● **WHAT NEEDS TO BE DONE**: The answer should be an exact repeat of the stretch of material below from the line containing "export IMPL_skew_ns=0.01294" through the line containing "export IMPL_cp_arrival_ns=6.19".
--------
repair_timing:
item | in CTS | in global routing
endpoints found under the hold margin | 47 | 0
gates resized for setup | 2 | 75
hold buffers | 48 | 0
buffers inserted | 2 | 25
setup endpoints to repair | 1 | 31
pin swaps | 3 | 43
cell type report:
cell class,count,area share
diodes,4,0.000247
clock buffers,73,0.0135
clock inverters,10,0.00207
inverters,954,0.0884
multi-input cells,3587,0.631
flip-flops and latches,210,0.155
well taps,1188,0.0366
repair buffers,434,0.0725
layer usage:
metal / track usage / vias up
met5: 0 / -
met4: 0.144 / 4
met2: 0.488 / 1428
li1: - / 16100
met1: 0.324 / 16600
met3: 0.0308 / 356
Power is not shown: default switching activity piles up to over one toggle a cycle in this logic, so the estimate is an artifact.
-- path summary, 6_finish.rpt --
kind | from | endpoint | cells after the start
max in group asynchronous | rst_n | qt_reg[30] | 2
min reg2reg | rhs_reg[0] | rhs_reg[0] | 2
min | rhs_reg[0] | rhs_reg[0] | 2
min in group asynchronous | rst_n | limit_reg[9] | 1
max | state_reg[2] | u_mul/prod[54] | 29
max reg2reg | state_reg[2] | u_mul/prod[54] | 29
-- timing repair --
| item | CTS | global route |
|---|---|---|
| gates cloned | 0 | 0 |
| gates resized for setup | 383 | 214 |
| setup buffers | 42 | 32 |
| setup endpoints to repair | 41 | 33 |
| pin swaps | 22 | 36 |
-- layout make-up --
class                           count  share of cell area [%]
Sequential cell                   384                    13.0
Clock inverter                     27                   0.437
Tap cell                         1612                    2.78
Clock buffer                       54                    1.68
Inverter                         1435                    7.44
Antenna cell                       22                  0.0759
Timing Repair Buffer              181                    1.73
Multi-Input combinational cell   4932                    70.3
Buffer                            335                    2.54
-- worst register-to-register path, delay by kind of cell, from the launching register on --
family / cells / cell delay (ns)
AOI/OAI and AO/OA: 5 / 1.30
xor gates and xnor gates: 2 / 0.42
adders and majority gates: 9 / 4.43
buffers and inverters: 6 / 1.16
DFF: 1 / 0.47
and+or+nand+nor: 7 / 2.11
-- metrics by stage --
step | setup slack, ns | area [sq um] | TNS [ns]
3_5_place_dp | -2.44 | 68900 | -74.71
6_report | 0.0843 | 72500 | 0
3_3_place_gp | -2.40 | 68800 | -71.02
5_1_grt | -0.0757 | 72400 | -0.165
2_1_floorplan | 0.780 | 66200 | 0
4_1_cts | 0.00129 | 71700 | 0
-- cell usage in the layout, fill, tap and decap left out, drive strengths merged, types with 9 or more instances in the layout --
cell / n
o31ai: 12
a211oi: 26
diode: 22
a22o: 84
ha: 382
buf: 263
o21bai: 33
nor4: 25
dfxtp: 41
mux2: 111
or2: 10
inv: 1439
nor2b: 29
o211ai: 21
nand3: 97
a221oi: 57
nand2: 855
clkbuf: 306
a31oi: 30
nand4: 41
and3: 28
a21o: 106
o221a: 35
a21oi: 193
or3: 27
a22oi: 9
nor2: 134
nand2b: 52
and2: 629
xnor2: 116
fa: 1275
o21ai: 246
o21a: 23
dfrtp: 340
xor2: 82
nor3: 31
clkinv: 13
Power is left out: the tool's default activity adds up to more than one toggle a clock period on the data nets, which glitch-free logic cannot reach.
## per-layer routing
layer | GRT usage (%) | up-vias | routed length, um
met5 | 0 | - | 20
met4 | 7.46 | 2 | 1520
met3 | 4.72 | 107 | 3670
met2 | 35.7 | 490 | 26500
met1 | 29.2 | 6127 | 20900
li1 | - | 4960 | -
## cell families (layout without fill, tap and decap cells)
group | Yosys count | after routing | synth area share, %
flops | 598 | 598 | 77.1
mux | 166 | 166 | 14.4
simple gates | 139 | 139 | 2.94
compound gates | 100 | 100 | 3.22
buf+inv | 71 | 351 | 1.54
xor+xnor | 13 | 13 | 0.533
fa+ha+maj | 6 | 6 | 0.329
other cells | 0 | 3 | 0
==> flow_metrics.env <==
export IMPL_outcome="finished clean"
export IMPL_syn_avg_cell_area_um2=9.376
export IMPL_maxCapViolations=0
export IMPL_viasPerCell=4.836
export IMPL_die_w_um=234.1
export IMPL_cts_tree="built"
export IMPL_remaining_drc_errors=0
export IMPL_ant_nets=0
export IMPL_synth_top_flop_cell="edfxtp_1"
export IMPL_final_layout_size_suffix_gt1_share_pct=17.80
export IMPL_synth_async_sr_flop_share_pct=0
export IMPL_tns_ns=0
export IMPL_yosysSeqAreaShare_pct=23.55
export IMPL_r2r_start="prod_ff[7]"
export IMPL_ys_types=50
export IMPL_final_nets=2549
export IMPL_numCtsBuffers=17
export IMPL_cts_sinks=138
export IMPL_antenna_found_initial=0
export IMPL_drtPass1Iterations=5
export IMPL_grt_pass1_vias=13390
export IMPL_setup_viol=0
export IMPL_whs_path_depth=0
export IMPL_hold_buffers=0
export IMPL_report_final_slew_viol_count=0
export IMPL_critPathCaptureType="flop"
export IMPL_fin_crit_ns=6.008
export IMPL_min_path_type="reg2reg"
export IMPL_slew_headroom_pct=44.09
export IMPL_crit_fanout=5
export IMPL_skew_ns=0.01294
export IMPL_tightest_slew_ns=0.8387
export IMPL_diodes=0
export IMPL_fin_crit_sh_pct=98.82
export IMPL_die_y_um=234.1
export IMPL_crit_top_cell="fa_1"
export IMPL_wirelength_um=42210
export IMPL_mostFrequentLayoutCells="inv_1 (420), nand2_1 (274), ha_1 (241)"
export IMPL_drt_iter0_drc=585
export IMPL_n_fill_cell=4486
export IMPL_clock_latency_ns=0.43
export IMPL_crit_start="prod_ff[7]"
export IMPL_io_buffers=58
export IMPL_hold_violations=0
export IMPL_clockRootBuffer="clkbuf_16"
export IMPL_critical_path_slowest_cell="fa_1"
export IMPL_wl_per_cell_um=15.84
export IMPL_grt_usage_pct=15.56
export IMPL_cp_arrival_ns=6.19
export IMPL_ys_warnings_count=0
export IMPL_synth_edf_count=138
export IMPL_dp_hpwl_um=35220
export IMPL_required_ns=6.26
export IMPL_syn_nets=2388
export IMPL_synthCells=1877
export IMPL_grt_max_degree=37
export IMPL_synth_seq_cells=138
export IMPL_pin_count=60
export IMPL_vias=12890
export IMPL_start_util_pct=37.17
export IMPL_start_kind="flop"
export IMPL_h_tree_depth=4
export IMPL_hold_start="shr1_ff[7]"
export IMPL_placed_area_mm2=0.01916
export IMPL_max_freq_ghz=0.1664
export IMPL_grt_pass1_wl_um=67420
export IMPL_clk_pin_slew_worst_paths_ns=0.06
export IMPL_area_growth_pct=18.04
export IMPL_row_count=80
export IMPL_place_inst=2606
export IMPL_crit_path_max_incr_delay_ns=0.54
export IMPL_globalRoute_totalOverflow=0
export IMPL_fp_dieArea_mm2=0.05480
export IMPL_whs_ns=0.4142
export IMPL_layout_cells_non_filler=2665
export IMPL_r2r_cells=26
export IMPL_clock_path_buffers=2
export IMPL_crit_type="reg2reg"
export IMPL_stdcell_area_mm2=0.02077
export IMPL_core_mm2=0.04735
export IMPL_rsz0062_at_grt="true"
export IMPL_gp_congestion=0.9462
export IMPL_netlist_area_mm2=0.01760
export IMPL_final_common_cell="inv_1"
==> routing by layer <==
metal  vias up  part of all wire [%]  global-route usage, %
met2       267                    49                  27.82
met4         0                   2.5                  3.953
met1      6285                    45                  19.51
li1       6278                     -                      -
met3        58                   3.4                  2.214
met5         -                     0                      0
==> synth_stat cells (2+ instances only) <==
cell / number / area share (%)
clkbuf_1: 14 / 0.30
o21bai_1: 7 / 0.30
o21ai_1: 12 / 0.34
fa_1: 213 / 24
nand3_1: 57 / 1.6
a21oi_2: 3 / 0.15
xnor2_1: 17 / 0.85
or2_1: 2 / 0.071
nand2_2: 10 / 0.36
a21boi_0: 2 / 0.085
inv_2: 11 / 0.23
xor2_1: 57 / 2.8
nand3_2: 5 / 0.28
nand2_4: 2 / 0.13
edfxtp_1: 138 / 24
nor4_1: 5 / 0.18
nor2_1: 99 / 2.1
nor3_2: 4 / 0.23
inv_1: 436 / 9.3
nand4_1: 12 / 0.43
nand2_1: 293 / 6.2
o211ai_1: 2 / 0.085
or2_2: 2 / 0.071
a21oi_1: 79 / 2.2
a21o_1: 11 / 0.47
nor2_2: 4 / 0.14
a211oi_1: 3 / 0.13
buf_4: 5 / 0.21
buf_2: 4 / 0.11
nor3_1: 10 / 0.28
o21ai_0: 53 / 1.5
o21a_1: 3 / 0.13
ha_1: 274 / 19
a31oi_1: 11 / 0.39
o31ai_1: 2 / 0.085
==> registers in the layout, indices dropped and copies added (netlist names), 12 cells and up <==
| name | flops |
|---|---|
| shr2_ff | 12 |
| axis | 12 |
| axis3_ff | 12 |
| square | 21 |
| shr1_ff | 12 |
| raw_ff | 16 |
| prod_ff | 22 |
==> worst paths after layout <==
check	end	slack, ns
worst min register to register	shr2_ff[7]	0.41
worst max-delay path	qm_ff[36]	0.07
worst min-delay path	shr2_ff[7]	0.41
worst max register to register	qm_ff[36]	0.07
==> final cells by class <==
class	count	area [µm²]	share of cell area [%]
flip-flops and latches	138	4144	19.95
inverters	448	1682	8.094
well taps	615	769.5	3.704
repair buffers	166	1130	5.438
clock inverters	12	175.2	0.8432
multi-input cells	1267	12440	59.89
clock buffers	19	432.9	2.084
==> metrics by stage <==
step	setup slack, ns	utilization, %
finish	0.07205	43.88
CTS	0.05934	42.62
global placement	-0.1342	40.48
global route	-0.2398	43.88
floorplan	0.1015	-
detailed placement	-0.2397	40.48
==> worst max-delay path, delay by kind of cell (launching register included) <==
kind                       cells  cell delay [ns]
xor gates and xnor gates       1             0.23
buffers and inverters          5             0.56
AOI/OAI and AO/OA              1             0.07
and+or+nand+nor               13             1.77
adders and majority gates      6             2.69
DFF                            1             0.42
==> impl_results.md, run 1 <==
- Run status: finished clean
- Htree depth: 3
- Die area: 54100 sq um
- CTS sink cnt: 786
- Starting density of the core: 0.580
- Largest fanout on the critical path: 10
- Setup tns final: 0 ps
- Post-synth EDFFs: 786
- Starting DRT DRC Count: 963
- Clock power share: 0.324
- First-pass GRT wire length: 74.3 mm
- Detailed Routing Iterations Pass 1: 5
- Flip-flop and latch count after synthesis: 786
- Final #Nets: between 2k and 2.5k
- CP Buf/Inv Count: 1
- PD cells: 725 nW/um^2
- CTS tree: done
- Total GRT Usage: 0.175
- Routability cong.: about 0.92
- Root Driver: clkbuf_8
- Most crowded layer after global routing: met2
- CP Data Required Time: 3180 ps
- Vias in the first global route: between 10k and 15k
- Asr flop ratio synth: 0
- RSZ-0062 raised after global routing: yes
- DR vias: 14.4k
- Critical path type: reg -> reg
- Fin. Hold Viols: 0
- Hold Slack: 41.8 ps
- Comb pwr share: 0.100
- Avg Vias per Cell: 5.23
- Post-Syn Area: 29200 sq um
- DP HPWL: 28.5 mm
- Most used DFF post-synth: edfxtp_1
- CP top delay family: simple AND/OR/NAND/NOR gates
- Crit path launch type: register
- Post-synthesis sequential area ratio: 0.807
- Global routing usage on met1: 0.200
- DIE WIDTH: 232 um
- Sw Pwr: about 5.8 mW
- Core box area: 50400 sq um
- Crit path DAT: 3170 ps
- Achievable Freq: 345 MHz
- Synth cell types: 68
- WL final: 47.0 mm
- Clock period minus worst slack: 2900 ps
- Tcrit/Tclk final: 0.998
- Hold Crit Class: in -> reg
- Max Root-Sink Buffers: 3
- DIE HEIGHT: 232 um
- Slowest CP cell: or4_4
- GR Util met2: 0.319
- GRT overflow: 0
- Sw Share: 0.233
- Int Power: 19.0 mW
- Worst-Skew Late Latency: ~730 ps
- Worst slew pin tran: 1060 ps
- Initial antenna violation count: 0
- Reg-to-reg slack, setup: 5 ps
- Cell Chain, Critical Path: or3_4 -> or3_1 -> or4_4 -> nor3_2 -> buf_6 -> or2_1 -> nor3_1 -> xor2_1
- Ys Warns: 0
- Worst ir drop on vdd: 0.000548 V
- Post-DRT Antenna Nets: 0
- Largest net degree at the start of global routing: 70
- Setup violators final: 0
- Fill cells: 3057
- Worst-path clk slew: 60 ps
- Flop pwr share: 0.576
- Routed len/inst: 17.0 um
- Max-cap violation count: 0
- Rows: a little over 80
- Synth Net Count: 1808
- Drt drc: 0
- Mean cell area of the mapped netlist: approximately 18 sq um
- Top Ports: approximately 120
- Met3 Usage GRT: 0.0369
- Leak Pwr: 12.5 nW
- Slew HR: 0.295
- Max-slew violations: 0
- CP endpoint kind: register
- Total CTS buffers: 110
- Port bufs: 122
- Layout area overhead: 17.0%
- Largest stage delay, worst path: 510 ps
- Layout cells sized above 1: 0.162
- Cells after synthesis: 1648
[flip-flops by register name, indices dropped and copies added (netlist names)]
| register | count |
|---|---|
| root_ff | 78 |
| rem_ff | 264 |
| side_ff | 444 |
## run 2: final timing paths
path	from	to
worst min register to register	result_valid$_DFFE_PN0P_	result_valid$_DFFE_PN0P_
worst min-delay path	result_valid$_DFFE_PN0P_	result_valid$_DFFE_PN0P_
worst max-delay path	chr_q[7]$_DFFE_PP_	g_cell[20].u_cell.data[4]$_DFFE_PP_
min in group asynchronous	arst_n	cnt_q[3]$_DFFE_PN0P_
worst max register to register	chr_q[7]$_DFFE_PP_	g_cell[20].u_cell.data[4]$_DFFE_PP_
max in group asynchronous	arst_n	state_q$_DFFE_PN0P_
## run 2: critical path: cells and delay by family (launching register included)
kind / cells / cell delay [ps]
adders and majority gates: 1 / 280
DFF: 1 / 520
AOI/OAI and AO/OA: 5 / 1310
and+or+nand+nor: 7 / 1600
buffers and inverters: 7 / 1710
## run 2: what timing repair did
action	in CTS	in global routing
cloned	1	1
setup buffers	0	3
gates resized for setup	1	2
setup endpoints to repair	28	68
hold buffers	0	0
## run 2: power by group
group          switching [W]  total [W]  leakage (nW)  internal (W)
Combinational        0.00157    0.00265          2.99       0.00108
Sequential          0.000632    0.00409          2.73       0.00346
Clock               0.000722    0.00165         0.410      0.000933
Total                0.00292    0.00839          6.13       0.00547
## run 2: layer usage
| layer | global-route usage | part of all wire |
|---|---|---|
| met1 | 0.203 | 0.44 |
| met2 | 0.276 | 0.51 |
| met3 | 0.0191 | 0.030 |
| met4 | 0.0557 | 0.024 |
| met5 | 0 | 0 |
--------
● **WRITTEN RESPONSE**:
export IMPL_skew_ns=0.01294
export IMPL_tightest_slew_ns=0.8387
export IMPL_diodes=0
export IMPL_fin_crit_sh_pct=98.82
export IMPL_die_y_um=234.1
export IMPL_crit_top_cell="fa_1"
export IMPL_wirelength_um=42210
export IMPL_mostFrequentLayoutCells="inv_1 (420), nand2_1 (274), ha_1 (241)"
export IMPL_drt_iter0_drc=585
export IMPL_n_fill_cell=4486
export IMPL_clock_latency_ns=0.43
export IMPL_crit_start="prod_ff[7]"
export IMPL_io_buffers=58
export IMPL_hold_violations=0
export IMPL_clockRootBuffer="clkbuf_16"
export IMPL_critical_path_slowest_cell="fa_1"
export IMPL_wl_per_cell_um=15.84
export IMPL_grt_usage_pct=15.56
export IMPL_cp_arrival_ns=6.19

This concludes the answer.